調査委は、各症例について摘出と移植が適切だったかどうかを検討。腎がん(5件)では、病変部が小さくても患者が望む場合などは摘出が容認されるとしたが、「再発」や転移の可能性があり、移植に使うべきではないと判断した。尿管がん(5件)についても再発の可能性が高く、移植すべきではないと認定した。
ネフローゼ症候群(6件)については「内科的治療を続けるべきだった」と指摘。腎動脈瘤(りゅう)や腎膿瘍(のうよう)など7件も腎臓を保存する治療法が可能だったなどとして、いずれも不適切と結論づけた。
一方、尿管狭窄の移植は「狭くなった部分を広げる治療などが望ましく、否定的に考えるべきだ」としたうえで、患者の希望や年齢、症状などを考慮すれば摘出は否定できず、感染症がないと確認されれば移植が容認できるケースもある、と含みを残した。
調査委は、他病院への提供を含む計20件の摘出手術についても分析。病気の種類によっては、うち10件について摘出が容認できる場合があるとの見解を示した。

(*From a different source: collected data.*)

<file path="src/include/rsra_defs.vh">
// Constants for the two-wire register access block of the clock
// Functional notes
// - Answer only own address D0h after START
// - Thirty-two byte locations in fixed order
// - Supply fail aborts, resets pointer, ignores bus
// - START: data falls while clock high
// - STOP: data rises while clock high
// - Data changes only while clock low
// - Eight-bit bytes, ninth bit is acknowledge
// - Acknowledge holds data low through clock high
// - Master not-acknowledge ends read; release data
// - No limit on bytes per transfer
// - Random read: word write, repeated START, read
// - Pointer advances only on acknowledge clock
// - Read continues from consecutive addresses while acknowledged
// - Counters copied to time buffers at START
// - Bare read starts at current pointer
// - Write: word address loads pointer, data follows
// - Acknowledge address, word address, each data byte
// - Load counters at end or past 07h
// - Unwritten time bytes reload their captured values
// - Writes above time range never reload counters
// - Time writes reset divider chain on reload
`ifndef RSRA_DEFS_VH
`define RSRA_DEFS_VH

`define RSRA_SLAVE_ADDR  8'hD0
`define RSRA_PTR_W       5
`define RSRA_PTR_RESET   5'h00
`define RSRA_PTR_STEP    5'h01
`define RSRA_TIME_LAST   5'h07
`define RSRA_TIME_BYTES  8
`define RSRA_BYTE_BITS   4'h8
`define RSRA_LAST_BIT    4'h7
`define RSRA_FIFO_DEPTH  16
`define RSRA_FIFO_AW     4

`endif

</file>
<file path="src/rtl/rsra_fifo.v">
// Small synchronous FIFO carrying received write bytes with their address
`timescale 1ns/10ps
module rsra_fifo #(
   parameter W  = 13,
   parameter D  = 16,
   parameter AW = 4
) (
   // Clock and reset
   input  wire          clk_in,
   input  wire          rstn_in,
   // Filling side
   input  wire          in_valid_in,
   input  wire [W-1:0]  in_data_in,
   output wire          in_ready_out,
   // Draining side
   output wire          out_valid_out,
   output wire [W-1:0]  out_data_out,
   input  wire          out_ready_in
);

   // Depth must be a power of two; pointers carry one extra wrap bit
   localparam [AW:0] DEPTH = D;

   reg  [W-1:0] mem_q [0:D-1];
   reg  [AW:0]  wp_q;
   reg  [AW:0]  rp_q;
   wire [AW:0]  fill = wp_q - rp_q;
   wire         push = in_valid_in & in_ready_out;
   wire         pop  = out_valid_out & out_ready_in;

   assign in_ready_out  = (fill != DEPTH);
   assign out_valid_out = (fill != {(AW+1){1'b0}});
   assign out_data_out  = mem_q[rp_q[AW-1:0]];

   always @(posedge clk_in) begin
      if (push) begin
         mem_q[wp_q[AW-1:0]] <= in_data_in;
      end
   end

   always @(posedge clk_in) begin
      if (!rstn_in) begin
         wp_q <= {(AW+1){1'b0}};
         rp_q <= {(AW+1){1'b0}};
      end else begin
         if (push) begin
            wp_q <= wp_q + {{AW{1'b0}}, 1'b1};
         end
         if (pop) begin
            rp_q <= rp_q + {{AW{1'b0}}, 1'b1};
         end
      end
   end

endmodule // rsra_fifo

</file>
<file path="src/rtl/rsra_mem.v">
// Byte store for the directly accessed locations, registered read
`timescale 1ns/10ps
module rsra_mem #(
   parameter DW = 8,
   parameter AW = 5
) (
   // Clock and reset
   input  wire          clk_in,
   input  wire          rstn_in,
   // Write port
   input  wire          wr_en_in,
   input  wire [AW-1:0] wr_addr_in,
   input  wire [DW-1:0] wr_data_in,
   // Read port
   input  wire [AW-1:0] rd_addr_in,
   output reg  [DW-1:0] rd_data_out
);

   reg [DW-1:0] mem_q [0:(1<<AW)-1];

   always @(posedge clk_in) begin
      if (wr_en_in) begin
         mem_q[wr_addr_in] <= wr_data_in;
      end
   end

   always @(posedge clk_in) begin
      if (!rstn_in) begin
         rd_data_out <= {DW{1'b0}};
      end else begin
         rd_data_out <= mem_q[rd_addr_in];
      end
   end

endmodule // rsra_mem

</file>
<file path="src/rtl/rsra_top.v">
// Two-wire slave with pointer, time buffers and coherent counter load
`timescale 1ns/10ps
`include "rsra_defs.vh"
module rsra_top #(
   parameter FIFO_DEPTH = `RSRA_FIFO_DEPTH,
   parameter FIFO_AW    = `RSRA_FIFO_AW
) (
   // Clock and reset
   input  wire        clk_in,
   input  wire        rstn_in,
   // Serial clock pin
   input  wire        scl_in,
   output reg         scl_out_out,
   output reg         scl_oe_out,
   // Serial data pin
   input  wire        sda_in,
   output reg         sda_out_out,
   output reg         sda_oe_out,
   // Supply monitor, high while supply is below supply_trip_level
   input  wire        supply_fail_in,
   // Time counters
   input  wire [63:0] time_count_in,
   output reg         time_load_out,
   output reg  [63:0] time_load_data_out,
   output reg         divider_reset_out
);

   localparam [2:0] ST_IDLE = 3'h0;
   localparam [2:0] ST_RX   = 3'h1;
   localparam [2:0] ST_ACK  = 3'h2;
   localparam [2:0] ST_TX   = 3'h3;
   localparam [2:0] ST_TACK = 3'h4;
   localparam [2:0] ST_IGN  = 3'h5;

   localparam [1:0] PH_ADDR = 2'h0;
   localparam [1:0] PH_WORD = 2'h1;
   localparam [1:0] PH_DATA = 2'h2;

   localparam PW = `RSRA_PTR_W;
   localparam FW = PW + 8;

   function is_time_addr;
      input [PW-1:0] a;
      begin
         is_time_addr = (a <= `RSRA_TIME_LAST);
      end
   endfunction

   // Pointer step shared by read and write acknowledges; wraps 31 to 0
   function [PW-1:0] next_ptr;
      input [PW-1:0] a;
      begin
         next_ptr = a + `RSRA_PTR_STEP;
      end
   endfunction

   // Pin synchronisers; only the second stage and later are read
   reg scl_m_q;
   reg scl_s_q;
   reg scl_p_q;
   reg sda_m_q;
   reg sda_s_q;
   reg sda_p_q;
   reg pf_m_q;
   reg pf_s_q;

   always @(posedge clk_in) begin
      if (!rstn_in) begin
         scl_m_q <= 1'b1;
         scl_s_q <= 1'b1;
         scl_p_q <= 1'b1;
         sda_m_q <= 1'b1;
         sda_s_q <= 1'b1;
         sda_p_q <= 1'b1;
         pf_m_q  <= 1'b0;
         pf_s_q  <= 1'b0;
      end else begin
         scl_m_q <= scl_in;
         scl_s_q <= scl_m_q;
         scl_p_q <= scl_s_q;
         sda_m_q <= sda_in;
         sda_s_q <= sda_m_q;
         sda_p_q <= sda_s_q;
         pf_m_q  <= supply_fail_in;
         pf_s_q  <= pf_m_q;
      end
   end

   wire scl_rise = scl_s_q & ~scl_p_q;
   wire scl_fall = ~scl_s_q & scl_p_q;
   // Data edges only count while the clock stays high on both samples
   wire start_c  = scl_s_q & scl_p_q & sda_p_q & ~sda_s_q;
   wire stop_c   = scl_s_q & scl_p_q & ~sda_p_q & sda_s_q;

   reg  [2:0]    state_q;
   reg  [1:0]    phase_q;
   reg  [3:0]    cnt_q;
   reg  [7:0]    shift_q;
   reg  [7:0]    tx_q;
   reg  [PW-1:0] ptr_q;
   reg           rw_q;
   reg           nak_q;
   reg           pushed_q;
   reg           tw_q;
   reg           load_pend_q;
   reg           cap_pend_q;
   reg  [7:0]    buf_q [0:`RSRA_TIME_BYTES-1];

   wire [7:0]    mem_rd;
   wire          fifo_in_ready;
   wire          fifo_out_valid;
   wire [FW-1:0] fifo_out_data;

   wire [PW-1:0] drain_addr = fifo_out_data[FW-1:8];
   wire [7:0]    drain_data = fifo_out_data[7:0];
   // Capture waits for a pending reload, and the drain yields for that one cycle
   wire          cap_now    = cap_pend_q & ~load_pend_q;
   wire          drain_rdy  = ~cap_now;
   wire          drain_fire = fifo_out_valid & drain_rdy;
   wire          push       = (state_q == ST_ACK) & (phase_q == PH_DATA) & ~pushed_q
                              & fifo_in_ready;
   wire          mem_we     = drain_fire & ~is_time_addr(drain_addr);
   // Locations 0-7 read from the buffers, never from the counters
   wire [7:0]    rd_byte    = is_time_addr(ptr_q) ? buf_q[ptr_q[2:0]] : mem_rd;

   integer i;

   always @(posedge clk_in) begin
      if (!rstn_in) begin
         state_q            <= ST_IDLE;
         phase_q            <= PH_ADDR;
         cnt_q              <= 4'h0;
         shift_q            <= 8'h00;
         tx_q               <= 8'h00;
         ptr_q              <= `RSRA_PTR_RESET;
         rw_q               <= 1'b0;
         nak_q              <= 1'b0;
         pushed_q           <= 1'b1;
         tw_q               <= 1'b0;
         load_pend_q        <= 1'b0;
         cap_pend_q         <= 1'b0;
         sda_oe_out         <= 1'b0;
         sda_out_out        <= 1'b0;
         scl_oe_out         <= 1'b0;
         scl_out_out        <= 1'b0;
         time_load_out      <= 1'b0;
         divider_reset_out  <= 1'b0;
         time_load_data_out <= 64'h0000000000000000;
         for (i = 0; i < `RSRA_TIME_BYTES; i = i + 1) begin
            buf_q[i] <= 8'h00;
         end
      end else begin
         time_load_out     <= 1'b0;
         divider_reset_out <= 1'b0;

         // Buffer side: reload once the store is drained, then capture, else drain writes
         if (load_pend_q && !fifo_out_valid) begin
            // All eight bytes go back, unwritten ones as captured
            for (i = 0; i < `RSRA_TIME_BYTES; i = i + 1) begin
               time_load_data_out[8*i +: 8] <= buf_q[i];
            end
            time_load_out     <= 1'b1;
            divider_reset_out <= 1'b1;
            load_pend_q       <= 1'b0;
         end else if (cap_now) begin
            for (i = 0; i < `RSRA_TIME_BYTES; i = i + 1) begin
               buf_q[i] <= time_count_in[8*i +: 8];
            end
            cap_pend_q <= 1'b0;
         end else if (drain_fire && is_time_addr(drain_addr)) begin
            buf_q[drain_addr[2:0]] <= drain_data;
         end

         // Bus side
         if (pf_s_q) begin
            // Abort, park the pointer and stay deaf while supply is low
            state_q    <= ST_IDLE;
            ptr_q      <= `RSRA_PTR_RESET;
            sda_oe_out <= 1'b0;
            scl_oe_out <= 1'b0;
            pushed_q   <= 1'b1;
            tw_q       <= 1'b0;
         end else if (start_c) begin
            state_q    <= ST_RX;
            phase_q    <= PH_ADDR;
            cnt_q      <= 4'h0;
            sda_oe_out <= 1'b0;
            scl_oe_out <= 1'b0;
            pushed_q   <= 1'b1;
            cap_pend_q <= 1'b1;
            // A repeated START also ends a write transfer
            if (tw_q) begin
               load_pend_q <= 1'b1;
            end
            tw_q <= 1'b0;
         end else if (stop_c) begin
            state_q    <= ST_IDLE;
            sda_oe_out <= 1'b0;
            scl_oe_out <= 1'b0;
            pushed_q   <= 1'b1;
            // Only a transfer that touched 0-7 reloads the counters
            if (tw_q) begin
               load_pend_q <= 1'b1;
            end
            tw_q <= 1'b0;
         end else begin
            case (state_q)
               ST_RX: begin
                  // Sample on the rising clock, line is stable while high
                  if (scl_rise) begin
                     shift_q <= {shift_q[6:0], sda_s_q};
                     cnt_q   <= cnt_q + 4'h1;
                  end else if (scl_fall && cnt_q == `RSRA_BYTE_BITS) begin
                     cnt_q <= 4'h0;
                     case (phase_q)
                        PH_ADDR: begin
                           if ({shift_q[7:1], 1'b0} == `RSRA_SLAVE_ADDR) begin
                              // Direction bit picks transmit or receive after the ack
                              rw_q       <= shift_q[0];
                              sda_oe_out <= 1'b1;
                              state_q    <= ST_ACK;
                           end else begin
                              state_q <= ST_IGN;
                           end
                        end
                        PH_WORD: begin
                           ptr_q      <= shift_q[PW-1:0];
                           sda_oe_out <= 1'b1;
                           state_q    <= ST_ACK;
                        end
                        default: begin
                           pushed_q   <= 1'b0;
                           sda_oe_out <= 1'b1;
                           state_q    <= ST_ACK;
                        end
                     endcase
                  end
               end
               ST_ACK: begin
                  // Received data waits here; clock stretched if the store is full
                  // Assigned every cycle so the stretch always lets go once pushed
                  scl_oe_out <= (phase_q == PH_DATA) & ~pushed_q & ~fifo_in_ready;
                  if (push) begin
                     pushed_q <= 1'b1;
                     // A time byte in the store marks the transfer for reload
                     if (is_time_addr(ptr_q)) begin
                        tw_q <= 1'b1;
                     end
                  end
                  if (scl_rise && phase_q == PH_DATA) begin
                     ptr_q <= next_ptr(ptr_q);
                     // Leaving 07h after a time write reloads early
                     if (ptr_q == `RSRA_TIME_LAST && tw_q) begin
                        load_pend_q <= 1'b1;
                        tw_q        <= 1'b0;
                     end
                  end
                  if (scl_fall) begin
                     // Ack held low through the whole high phase
                     sda_oe_out <= 1'b0;
                     cnt_q      <= 4'h0;
                     if (phase_q == PH_ADDR && rw_q) begin
                        // Reading from wherever the pointer stands
                        tx_q       <= rd_byte;
                        sda_oe_out <= ~rd_byte[7];
                        state_q    <= ST_TX;
                     end else begin
                        phase_q <= (phase_q == PH_ADDR) ? PH_WORD : PH_DATA;
                        state_q <= ST_RX;
                     end
                  end
               end
               ST_TX: begin
                  // Drive changes only after the clock has gone low
                  if (scl_fall) begin
                     if (cnt_q == `RSRA_LAST_BIT) begin
                        sda_oe_out <= 1'b0;
                        state_q    <= ST_TACK;
                     end else begin
                        tx_q       <= {tx_q[6:0], 1'b0};
                        sda_oe_out <= ~tx_q[6];
                        cnt_q      <= cnt_q + 4'h1;
                     end
                  end
               end
               ST_TACK: begin
                  // Master's ninth bit decides whether another byte follows
                  if (scl_rise) begin
                     ptr_q <= next_ptr(ptr_q);
                     nak_q <= sda_s_q;
                  end
                  if (scl_fall) begin
                     cnt_q <= 4'h0;
                     if (nak_q) begin
                        // Line stays released so the master can STOP
                        state_q <= ST_IGN;
                     end else begin
                        tx_q       <= rd_byte;
                        sda_oe_out <= ~rd_byte[7];
                        state_q    <= ST_TX;
                     end
                  end
               end
               ST_IGN: begin
                  // Off the bus until the next START or STOP
                  sda_oe_out <= 1'b0;
                  scl_oe_out <= 1'b0;
               end
               default: begin
                  state_q <= ST_IDLE;
               end
            endcase
         end
      end
   end

   // Received bytes queue here while a capture holds the buffers
   rsra_fifo #(
      .W  (FW),
      .D  (FIFO_DEPTH),
      .AW (FIFO_AW)
   ) u_fifo (
      .clk_in        (clk_in),
      .rstn_in       (rstn_in),
      .in_valid_in   (push),
      .in_data_in    ({ptr_q, shift_q}),
      .in_ready_out  (fifo_in_ready),
      .out_valid_out (fifo_out_valid),
      .out_data_out  (fifo_out_data),
      .out_ready_in  (drain_rdy)
   );

   // Thirty-two locations; 0-7 are shadowed by the time buffers
   rsra_mem #(
      .DW (8),
      .AW (PW)
   ) u_mem (
      .clk_in      (clk_in),
      .rstn_in     (rstn_in),
      .wr_en_in    (mem_we),
      .wr_addr_in  (drain_addr),
      .wr_data_in  (drain_data),
      .rd_addr_in  (ptr_q),
      .rd_data_out (mem_rd)
   );

endmodule // rsra_top

</file>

宇和島徳洲会病院の調査委は今月3日、移植11件について、「患者の個人的事情などを考慮すると否定できない」との見解をまとめ、大半の委員が「医学的に問題が多い」と結論づけた下部組織の専門委員会からの報告と両論併記することを決めている。ほかに6件の移植を実施した呉共済病院(広島県呉市)などの調査委や、摘出のみの病院を対象にした厚労省の調査班も近く最終結論を出す予定。